AI agents built to argue and persuade collapse faster than expected when deployed across multiple steps — and researchers now have a clearer picture of why.
A paper published on arXiv identifies what the authors call semantic leakage in standard Retrieval-Augmented Generation, the technique that lets AI models pull in relevant context before responding. Standard RAG, they found, matches text by vocabulary overlap rather than logical structure — so an agent arguing one topic accidentally imports reasoning patterns from a loosely related one.

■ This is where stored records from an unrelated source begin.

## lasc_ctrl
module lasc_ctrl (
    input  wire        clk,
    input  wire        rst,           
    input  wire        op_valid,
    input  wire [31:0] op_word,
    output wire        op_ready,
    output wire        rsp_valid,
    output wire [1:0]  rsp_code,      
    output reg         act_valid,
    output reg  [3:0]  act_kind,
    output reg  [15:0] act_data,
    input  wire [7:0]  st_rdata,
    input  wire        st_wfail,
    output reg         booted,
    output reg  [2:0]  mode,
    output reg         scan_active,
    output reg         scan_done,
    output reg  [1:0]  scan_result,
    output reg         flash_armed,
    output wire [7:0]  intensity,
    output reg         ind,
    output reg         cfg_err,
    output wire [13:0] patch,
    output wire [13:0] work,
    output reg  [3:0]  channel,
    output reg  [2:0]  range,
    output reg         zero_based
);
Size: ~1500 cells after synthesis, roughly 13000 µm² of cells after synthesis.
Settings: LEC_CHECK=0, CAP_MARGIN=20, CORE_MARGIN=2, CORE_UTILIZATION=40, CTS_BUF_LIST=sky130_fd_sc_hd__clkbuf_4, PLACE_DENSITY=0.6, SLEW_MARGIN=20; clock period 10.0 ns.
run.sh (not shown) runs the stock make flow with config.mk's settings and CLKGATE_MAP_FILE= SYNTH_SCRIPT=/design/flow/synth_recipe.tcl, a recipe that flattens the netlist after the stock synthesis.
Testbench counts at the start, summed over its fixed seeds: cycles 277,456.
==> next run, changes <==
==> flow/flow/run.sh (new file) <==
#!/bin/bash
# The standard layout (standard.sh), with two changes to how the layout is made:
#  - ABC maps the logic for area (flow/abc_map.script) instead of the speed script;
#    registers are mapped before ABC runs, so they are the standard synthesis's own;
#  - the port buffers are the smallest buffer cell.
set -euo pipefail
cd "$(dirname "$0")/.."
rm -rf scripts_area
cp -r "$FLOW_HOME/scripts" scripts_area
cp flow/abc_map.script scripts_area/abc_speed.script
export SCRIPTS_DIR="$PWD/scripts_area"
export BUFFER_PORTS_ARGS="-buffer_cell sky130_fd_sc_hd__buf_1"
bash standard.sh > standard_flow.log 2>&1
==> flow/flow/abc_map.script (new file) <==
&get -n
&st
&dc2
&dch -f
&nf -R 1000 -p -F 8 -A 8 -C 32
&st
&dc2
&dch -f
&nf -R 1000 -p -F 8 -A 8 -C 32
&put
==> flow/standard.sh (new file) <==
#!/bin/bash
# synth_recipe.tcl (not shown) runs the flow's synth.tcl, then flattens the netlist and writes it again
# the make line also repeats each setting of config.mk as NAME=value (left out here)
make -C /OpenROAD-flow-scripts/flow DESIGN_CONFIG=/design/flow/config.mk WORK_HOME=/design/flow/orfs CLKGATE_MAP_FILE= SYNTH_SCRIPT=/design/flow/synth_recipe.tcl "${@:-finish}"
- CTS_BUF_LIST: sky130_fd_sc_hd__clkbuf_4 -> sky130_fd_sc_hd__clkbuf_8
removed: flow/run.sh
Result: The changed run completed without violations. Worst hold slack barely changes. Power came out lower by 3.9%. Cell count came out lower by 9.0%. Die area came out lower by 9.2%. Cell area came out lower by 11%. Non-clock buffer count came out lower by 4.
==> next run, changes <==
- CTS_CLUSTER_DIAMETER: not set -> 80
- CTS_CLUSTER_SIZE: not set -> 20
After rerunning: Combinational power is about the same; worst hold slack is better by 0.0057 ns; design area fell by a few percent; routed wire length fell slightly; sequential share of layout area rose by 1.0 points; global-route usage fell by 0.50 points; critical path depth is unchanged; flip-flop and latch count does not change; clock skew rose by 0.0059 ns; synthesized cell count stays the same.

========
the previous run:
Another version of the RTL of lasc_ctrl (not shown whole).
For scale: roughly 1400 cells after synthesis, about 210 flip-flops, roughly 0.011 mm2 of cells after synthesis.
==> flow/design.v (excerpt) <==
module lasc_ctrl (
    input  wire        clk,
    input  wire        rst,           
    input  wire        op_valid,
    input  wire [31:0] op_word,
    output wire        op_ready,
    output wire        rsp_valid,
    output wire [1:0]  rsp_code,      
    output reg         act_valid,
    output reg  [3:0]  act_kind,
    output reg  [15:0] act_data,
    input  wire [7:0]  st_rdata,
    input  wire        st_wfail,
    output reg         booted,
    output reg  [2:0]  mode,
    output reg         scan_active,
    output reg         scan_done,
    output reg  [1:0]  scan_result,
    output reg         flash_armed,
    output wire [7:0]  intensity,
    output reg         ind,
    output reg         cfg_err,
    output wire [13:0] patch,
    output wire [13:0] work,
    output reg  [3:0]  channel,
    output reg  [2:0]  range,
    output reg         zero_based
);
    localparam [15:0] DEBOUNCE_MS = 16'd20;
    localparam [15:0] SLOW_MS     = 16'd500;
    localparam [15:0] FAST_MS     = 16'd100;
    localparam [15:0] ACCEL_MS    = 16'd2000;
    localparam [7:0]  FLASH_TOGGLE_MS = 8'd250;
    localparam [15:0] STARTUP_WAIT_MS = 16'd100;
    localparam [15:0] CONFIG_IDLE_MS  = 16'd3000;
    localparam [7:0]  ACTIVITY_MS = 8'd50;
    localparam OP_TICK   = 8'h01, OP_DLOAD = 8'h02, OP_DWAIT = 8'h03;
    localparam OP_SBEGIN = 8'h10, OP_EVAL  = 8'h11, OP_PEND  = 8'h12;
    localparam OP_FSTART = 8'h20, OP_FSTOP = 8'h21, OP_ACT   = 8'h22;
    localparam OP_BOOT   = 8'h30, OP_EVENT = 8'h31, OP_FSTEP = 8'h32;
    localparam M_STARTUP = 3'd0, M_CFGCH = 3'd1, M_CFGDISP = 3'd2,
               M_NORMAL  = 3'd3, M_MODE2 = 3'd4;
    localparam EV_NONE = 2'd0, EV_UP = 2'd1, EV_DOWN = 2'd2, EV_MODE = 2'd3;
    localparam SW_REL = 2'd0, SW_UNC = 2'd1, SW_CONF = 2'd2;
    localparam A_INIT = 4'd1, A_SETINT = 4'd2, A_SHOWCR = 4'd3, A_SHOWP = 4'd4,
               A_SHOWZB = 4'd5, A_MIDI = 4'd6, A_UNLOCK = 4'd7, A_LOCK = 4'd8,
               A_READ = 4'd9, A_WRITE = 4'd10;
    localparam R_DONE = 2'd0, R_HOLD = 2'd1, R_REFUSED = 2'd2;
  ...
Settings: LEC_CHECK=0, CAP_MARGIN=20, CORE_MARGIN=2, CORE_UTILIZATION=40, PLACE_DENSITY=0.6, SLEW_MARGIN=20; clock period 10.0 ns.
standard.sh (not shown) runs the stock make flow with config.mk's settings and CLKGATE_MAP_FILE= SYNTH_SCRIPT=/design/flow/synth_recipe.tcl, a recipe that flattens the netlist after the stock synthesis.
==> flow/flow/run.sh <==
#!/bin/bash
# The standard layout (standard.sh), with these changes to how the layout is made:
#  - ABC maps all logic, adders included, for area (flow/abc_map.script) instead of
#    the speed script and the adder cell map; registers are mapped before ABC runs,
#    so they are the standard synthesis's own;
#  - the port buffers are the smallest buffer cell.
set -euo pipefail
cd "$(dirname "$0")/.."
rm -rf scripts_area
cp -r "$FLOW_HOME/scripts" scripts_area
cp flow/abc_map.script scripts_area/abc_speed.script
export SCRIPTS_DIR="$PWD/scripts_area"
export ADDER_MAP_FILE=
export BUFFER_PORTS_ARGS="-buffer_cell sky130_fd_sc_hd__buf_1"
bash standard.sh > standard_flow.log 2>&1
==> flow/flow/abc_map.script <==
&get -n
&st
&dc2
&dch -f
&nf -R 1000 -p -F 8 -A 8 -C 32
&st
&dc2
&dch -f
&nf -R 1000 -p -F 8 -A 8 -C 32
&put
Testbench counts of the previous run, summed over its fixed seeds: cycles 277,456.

That contamination compounds across turns, causing what the paper terms problem drift and sycophantic conformity: agents gradually abandon their position and start agreeing with whoever they are debating. The proposed fix is Taxonomic Strategy RAG, or TS-RAG, which routes retrieved strategies through a categorical classification layer to separate argumentative structure from topic-specific language. In evaluations, TS-RAG raised win rates from 70.5 to 78.5 for smaller models competing against parametrically larger ones.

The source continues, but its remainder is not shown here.